The Apishapa Phase in southeastern Colorado dates from 900 to 1400 and is characterized by stone slab architecture, often in defensible positions on mesas. The Apishaspa culture probably evolved in place from the earlier Graneros phase. They appear to have been primarily hunter-gatherers, but archaeologists have found some evidence of maize cultivation. Agriculture, however, was probably relatively unimportant due to the semiarid climate and the rocky canyons and dry mesas where many Apishapa dwellings have been found. It is uncertain whether the abundant petroglyphs of the area were the work of the Apishapa people.

The Bluff Creek, Pratt, and Wilmore complexes are located in south-central Kansas near and along the tributaries of the Arkansas River. Bluff Creek is the earliest, dating from about 1000 until 1500. Pratt and Wilmore perhaps derive from Bluff Creek, dating from about 1400 until 1500. The Kansas sites are similar to the sites of the Southern Plains Villagers further south in Oklahoma. Along the Arkansas River in northernmost Oklahoma is the Uncas site, which is quite different than the others in the character of its dwellings and pottery and possibly represents an intrusion of unrelated people.

==Protohistoric period==
Around 1400, during the Wheeler phase, some Southern Plains Villages moved from small, scattered villages to larger agrarian settlements, in particular the Little River focus and Lower Walnut focus peoples in south-central Kansas and north-central Oklahoma. The Edwards Archaeological Site is located in southwestern Oklahoma. These village-dwelling, urban, Southern Plains farmers are sometimes called Coalesced Villagers. Meanwhile, others shifted their subsistence patterns, to rely less on agriculture and more upon bison-hunting,

Several theories have been advanced to explain why many Southern Plains Villagers opted to relay more heavily on bison-hunting. First, Southern Athabascans, the Apaches, moved into the Southern Plains and displaced the villagers. Second, bison populations on the Southern Great Plains fluctuated. They may have increased in numbers around AD 1400, and villagers may have begun to rely less on agriculture and more on hunting which required them to be more mobile and less sedentary. Third, a long-lasting drought or climatic change to drier conditions may have reduced the feasibility of an agricultural economy on the southern plains. These theories are not mutually exclusive.

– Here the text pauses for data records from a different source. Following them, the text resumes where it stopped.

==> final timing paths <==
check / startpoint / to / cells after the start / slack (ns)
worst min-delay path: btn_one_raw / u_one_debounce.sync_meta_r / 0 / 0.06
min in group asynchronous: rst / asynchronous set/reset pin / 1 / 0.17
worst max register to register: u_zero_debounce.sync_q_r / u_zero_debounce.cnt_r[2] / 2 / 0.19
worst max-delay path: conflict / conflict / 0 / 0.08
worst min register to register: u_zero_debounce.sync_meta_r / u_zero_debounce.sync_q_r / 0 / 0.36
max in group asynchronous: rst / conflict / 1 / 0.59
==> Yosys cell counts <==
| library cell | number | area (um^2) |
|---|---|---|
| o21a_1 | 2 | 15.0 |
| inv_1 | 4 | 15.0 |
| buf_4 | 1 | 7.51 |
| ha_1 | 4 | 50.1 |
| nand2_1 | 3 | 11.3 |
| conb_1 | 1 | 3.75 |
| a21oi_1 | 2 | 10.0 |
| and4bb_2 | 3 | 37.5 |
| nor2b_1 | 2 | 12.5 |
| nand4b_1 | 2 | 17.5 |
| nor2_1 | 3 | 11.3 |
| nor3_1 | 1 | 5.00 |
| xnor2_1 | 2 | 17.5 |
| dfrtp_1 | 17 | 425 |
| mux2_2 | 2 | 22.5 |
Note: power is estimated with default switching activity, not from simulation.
--- src/rtl/decoder_pulse_if.sv ---
// Handshake and output bundle for decoder_pulse.
// The master drives the code and valid and watches the one-hot lines. The slave is the decoder.
interface decoder_pulse_if;
  logic       in_valid;
  logic       in_ready;
  logic       b0;
  logic       b1;
  logic       d0;
  logic       d1;
  logic       d2;
  logic       d3;
  logic       out_valid;
  logic [7:0] dec_count;

  modport master (
    output in_valid,
    output b0,
    output b1,
    input  in_ready,
    input  d0,
    input  d1,
    input  d2,
    input  d3,
    input  out_valid,
    input  dec_count
  );

  modport slave (
    input  in_valid,
    input  b0,
    input  b1,
    output in_ready,
    output d0,
    output d1,
    output d2,
    output d3,
    output out_valid,
    output dec_count
  );
endinterface

--- src/rtl/decoder_pulse.sv ---
// Registered 2-to-4 decoder with a valid/ready input handshake.
// An accepted code drives its one-hot line for HOLD cycles. One all-zero gap
// cycle follows before the next code is taken. dec_count is a wrapping debug
// count of accepted codes.
module decoder_pulse #(
  parameter int unsigned HOLD = 4  // pulse width in cycles, 1..255
) (
  input  logic           clk,
  input  logic           rst_n,
  decoder_pulse_if.slave bus
);

  typedef enum logic [1:0] {
    S_IDLE = 2'd0,
    S_HOLD = 2'd1,
    S_GAP  = 2'd2
  } state_t;

  // The counter starts at HOLD-1. It is tested for zero in S_HOLD, so the
  // line stays high for exactly HOLD cycles after the accepting edge.
  localparam logic [7:0] HOLD_LOAD = 8'(HOLD - 1);

  state_t     state;
  logic [7:0] hold_cnt;
  logic [3:0] d_q;
  logic       out_valid_q;
  logic [7:0] dec_count_q;

  function automatic logic [3:0] decode(input logic [1:0] code);
    logic [3:0] lines;
    lines = '0;
    case (code)
      2'b00:   lines = 4'b0001;
      2'b01:   lines = 4'b0010;
      2'b10:   lines = 4'b0100;
      default: lines = 4'b1000;
    endcase
    return lines;
  endfunction

  // Handshake FSM: accept in IDLE, hold the one-hot line, then one gap cycle.
  always_ff @(posedge clk or negedge rst_n) begin
    if (!rst_n) begin
      state       <= S_IDLE;
      d_q         <= '0;
      out_valid_q <= 1'b0;
      hold_cnt    <= '0;
      dec_count_q <= '0;
    end else begin
      case (state)
        S_IDLE: begin
          if (bus.in_valid) begin
            d_q         <= decode({bus.b1, bus.b0});
            out_valid_q <= 1'b1;
            hold_cnt    <= HOLD_LOAD;
            dec_count_q <= dec_count_q + 8'd1;
            state       <= S_HOLD;
          end
        end
        S_HOLD: begin
          if (hold_cnt == '0) begin
            d_q         <= '0;
            out_valid_q <= 1'b0;
            state       <= S_GAP;
          end else begin
            hold_cnt <= hold_cnt - 8'd1;
          end
        end
        S_GAP: begin
          state <= S_IDLE;
        end
        default: begin
          d_q         <= '0;
          out_valid_q <= 1'b0;
          state       <= S_IDLE;
        end
      endcase
    end
  end

  // Ready depends only on state, so in_valid has no combinational path to in_ready.
  assign bus.in_ready  = (state == S_IDLE);
  assign bus.d0        = d_q[0];
  assign bus.d1        = d_q[1];
  assign bus.d2        = d_q[2];
  assign bus.d3        = d_q[3];
  assign bus.out_valid = out_valid_q;
  assign bus.dec_count = dec_count_q;

  // Output invariants: exactly one line while valid, none otherwise.
  a_onehot_when_valid: assert property (@(posedge clk) disable iff (!rst_n)
    out_valid_q |-> $onehot(d_q));
  a_quiet_when_invalid: assert property (@(posedge clk) disable iff (!rst_n)
    !out_valid_q |-> (d_q == '0));

endmodule

--- src/flat_wrapper.sv ---
// flat-port wrapper written by rule: the top's interface ports become plain ports
module decoder_pulse_flat 
#(
  parameter int unsigned HOLD = 4                                  
)
  (clk, rst_n, bus_in_valid, bus_b0, bus_b1, bus_in_ready, bus_d0, bus_d1, bus_d2, bus_d3, bus_out_valid, bus_dec_count);
  decoder_pulse_if bus_i ();
  input  logic clk;
  input  logic rst_n;
  input wire logic [$bits(bus_i.in_valid)-1:0] bus_in_valid;
  input wire logic [$bits(bus_i.b0)-1:0] bus_b0;
  input wire logic [$bits(bus_i.b1)-1:0] bus_b1;
  output wire logic [$bits(bus_i.in_ready)-1:0] bus_in_ready;
  output wire logic [$bits(bus_i.d0)-1:0] bus_d0;
  output wire logic [$bits(bus_i.d1)-1:0] bus_d1;
  output wire logic [$bits(bus_i.d2)-1:0] bus_d2;
  output wire logic [$bits(bus_i.d3)-1:0] bus_d3;
  output wire logic [$bits(bus_i.out_valid)-1:0] bus_out_valid;
  output wire logic [$bits(bus_i.dec_count)-1:0] bus_dec_count;
  assign bus_i.in_valid = bus_in_valid;
  assign bus_i.b0 = bus_b0;
  assign bus_i.b1 = bus_b1;
  assign bus_in_ready = bus_i.in_ready;
  assign bus_d0 = bus_i.d0;
  assign bus_d1 = bus_i.d1;
  assign bus_d2 = bus_i.d2;
  assign bus_d3 = bus_i.d3;
  assign bus_out_valid = bus_i.out_valid;
  assign bus_dec_count = bus_i.dec_count;
  decoder_pulse #(.HOLD(HOLD)) u_core (.clk(clk), .rst_n(rst_n), .bus(bus_i));
endmodule
--- config.mk ---
export PLATFORM = sky130hd
export DESIGN_NAME = decoder_pulse_flat
export DESIGN_NICKNAME = d
export VERILOG_FILES = /design/src/rtl/decoder_pulse_if.sv /design/src/rtl/decoder_pulse.sv /design/src/flat_wrapper.sv
export SDC_FILE = /design/constraint.sdc
export NUM_CORES = 1
export LEC_CHECK = 0
export BUFFER_PORTS_ARGS = -buffer_cell sky130_fd_sc_hd__buf_2
export CORE_AREA = 2 2 51 53
export DETAILED_ROUTE_END_ITERATION = 12
export DIE_AREA = 0 0 53 55
export PLACE_DENSITY = 0.67
export SLEW_MARGIN = 20
export SYNTH_ARGS = -nofsm -noshare
export SYNTH_HDL_FRONTEND = slang
export SYNTH_SLANG_ARGS = --single-unit
--- constraint.sdc ---
create_clock -name clk -period 2.75 [get_ports clk]
set_input_delay 0.825 -clock clk [delete_from_list [all_inputs] [get_ports clk]]
set_output_delay 0.825 -clock clk [all_outputs]
set_load 0.01 [all_outputs]
==> results of run 1 <==
==> worst max path at each step <==
| stage | from | endpoint | slack (ns) | cells past startpoint |
|---|---|---|---|---|
| 2_1_floorplan | bus_in_valid | u_core.hold_cnt[7] | 0.91 | 5 |
| 3_3_place_gp | bus_in_valid | u_core.hold_cnt[7] | 0.78 | 5 |
| 3_5_place_dp | bus_in_valid | u_core.hold_cnt[7] | 0.74 | 5 |
| 4_1_cts | u_core.state[0] | bus_in_ready | 0.83 | 2 |
| 5_1_grt | u_core.state[0] | bus_in_ready | 0.78 | 2 |
| 6_report | u_core.state[0] | bus_in_ready | 0.84 | 2 |
==> layer usage <==
layer	part of all wire (%)	GRT usage [%]
met1	49	22.0
met2	46	25.8
met3	3.8	2.42
met4	2.0	8.97
met5	0	0
==> synthesized netlist by cell type <==
| cell type | n | area, um2 |
|---|---|---|
| ha_1 | 3 | 37.5 |
| nor2_1 | 8 | 30.0 |
| a32o_1 | 1 | 10.0 |
| and3_1 | 2 | 12.5 |
| nor3b_2 | 1 | 12.5 |
| o21ai_0 | 3 | 15.0 |
| o21ai_4 | 1 | 16.3 |
| buf_2 | 1 | 5.00 |
| nor4_2 | 1 | 12.5 |
| or4_4 | 1 | 11.3 |
| a22o_1 | 1 | 8.76 |
| a21o_2 | 1 | 8.76 |
| nor3_1 | 3 | 15.0 |
| or3_2 | 2 | 15.0 |
| nand4_1 | 4 | 25.0 |
| o21ai_2 | 1 | 8.76 |
| buf_4 | 1 | 7.51 |
| a21oi_1 | 5 | 25.0 |
| a311oi_2 | 1 | 15.0 |
| nand2b_1 | 1 | 6.26 |
| or3b_2 | 2 | 17.5 |
| nor3b_1 | 2 | 15.0 |
| clkbuf_1 | 1 | 3.75 |
| inv_1 | 3 | 11.3 |
| mux2i_1 | 3 | 30.0 |
| a41o_1 | 1 | 10.0 |
| nand2_1 | 16 | 60.1 |
| o2bb2ai_1 | 1 | 8.76 |
| dfrtp_1 | 23 | 576 |
| nor2b_1 | 2 | 12.5 |
| xnor2_1 | 7 | 61.3 |
| a31oi_1 | 2 | 12.5 |
==> cell type report <==
class / instances / area (um2)
sequential: 23 / 576
inverter: 3 / 11.3
clock inverter: 1 / 5.00
tap: 30 / 37.5
multi-input combinational: 76 / 513
clock buffer: 3 / 22.5
timing repair buffer: 19 / 97.6
fill: 230 / 1100
==> report_power, final <==
part	total (mW)	internal [mW]	switching, mW
clock network	0.158	0.0544	0.104
logic	0.445	0.204	0.241
registers	0.569	0.441	0.128
==> cells in the final DEF (no fill, tap or decap) <==
cell       netlist  routed
dfrtp_1         23      23
buf_2            1      18
nand2_1         16      16
nor2_1           8       8
xnor2_1          7       7
a21oi_1          5       5
nand4_1          4       4
inv_1            3       3
nor3_1           3       3
o21ai_0          3       3
mux2i_1          3       3
ha_1             3       3
clkbuf_4         0       3
or3b_2           2       2
nor3b_1          2       2
nor2b_1          2       2
and3_1           2       2
a31oi_1          2       2
or3_2            2       2
nor3b_2          1       1
nor4_2           1       1
a311oi_2         1       1
or4_4            1       1
o21ai_4          1       1
o21ai_2          1       1
o2bb2ai_1        1       1
a22o_1           1       1
a21o_2           1       1
a41o_1           1       1
nand2b_1         1       1
a32o_1           1       1
clkinv_2         0       1
buf_4            1       1
==> flip-flops by register name, summed over array words and instances (netlist names) <==
register	flops
u_core.bus.dec_count	8
u_core.state	2
u_core.hold_cnt	8
u_core.bus.out_valid	1
u_core.d_q	4
==> metrics by stage <==
step	cell area, um2	setup WS (ns)
2_1_floorplan	1120	0.914
5_1_grt	1260	0.781
6_report	1260	0.843
4_1_cts	1260	0.829
3_5_place_dp	1230	0.743
3_3_place_gp	1230	0.782
==> cells by family (layout without fill, tap and decap cells) <==
kind of cell,Yosys count,in the layout
buffers and inverters,6,26
XOR/XNOR,7,7
AND/OR/NAND/NOR,45,45
multiplexers,3,3
adder cells (fa/ha/maj),3,3
flip-flops,23,23
AO/OA/AOI/OAI,18,18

When Coronado traversed the Great Plains of Texas and Oklahoma in 1541, he found only bison-hunting nomads rather than farming villages. The Querechos he found near present day Amarillo, Texas were almost certainly Apaches. The Teyas he found east of present day Lubbock, Texas might also have been Apaches, or perhaps the Caddoan descendants of the Southern Plains villagers. Coronado also found maize-growing Wichita Indians in the land he called Quivira in present-day Rice County, Kansas.

In 1601 Juan de Oñate found the agricultural Rayados, his term for the Wichitas, living in the city of Etzanoa in present-day Arkansas City, Kansas. Both the Quivirans and Rayados were living more than 200 miles east and in much more favorable climates for agriculture than where maize and other crops had been grown by the Southern Plains villagers hundreds of years earlier. The protohistorical Wichita settlements in Kansas are called the Great Bend aspect by archaeologists.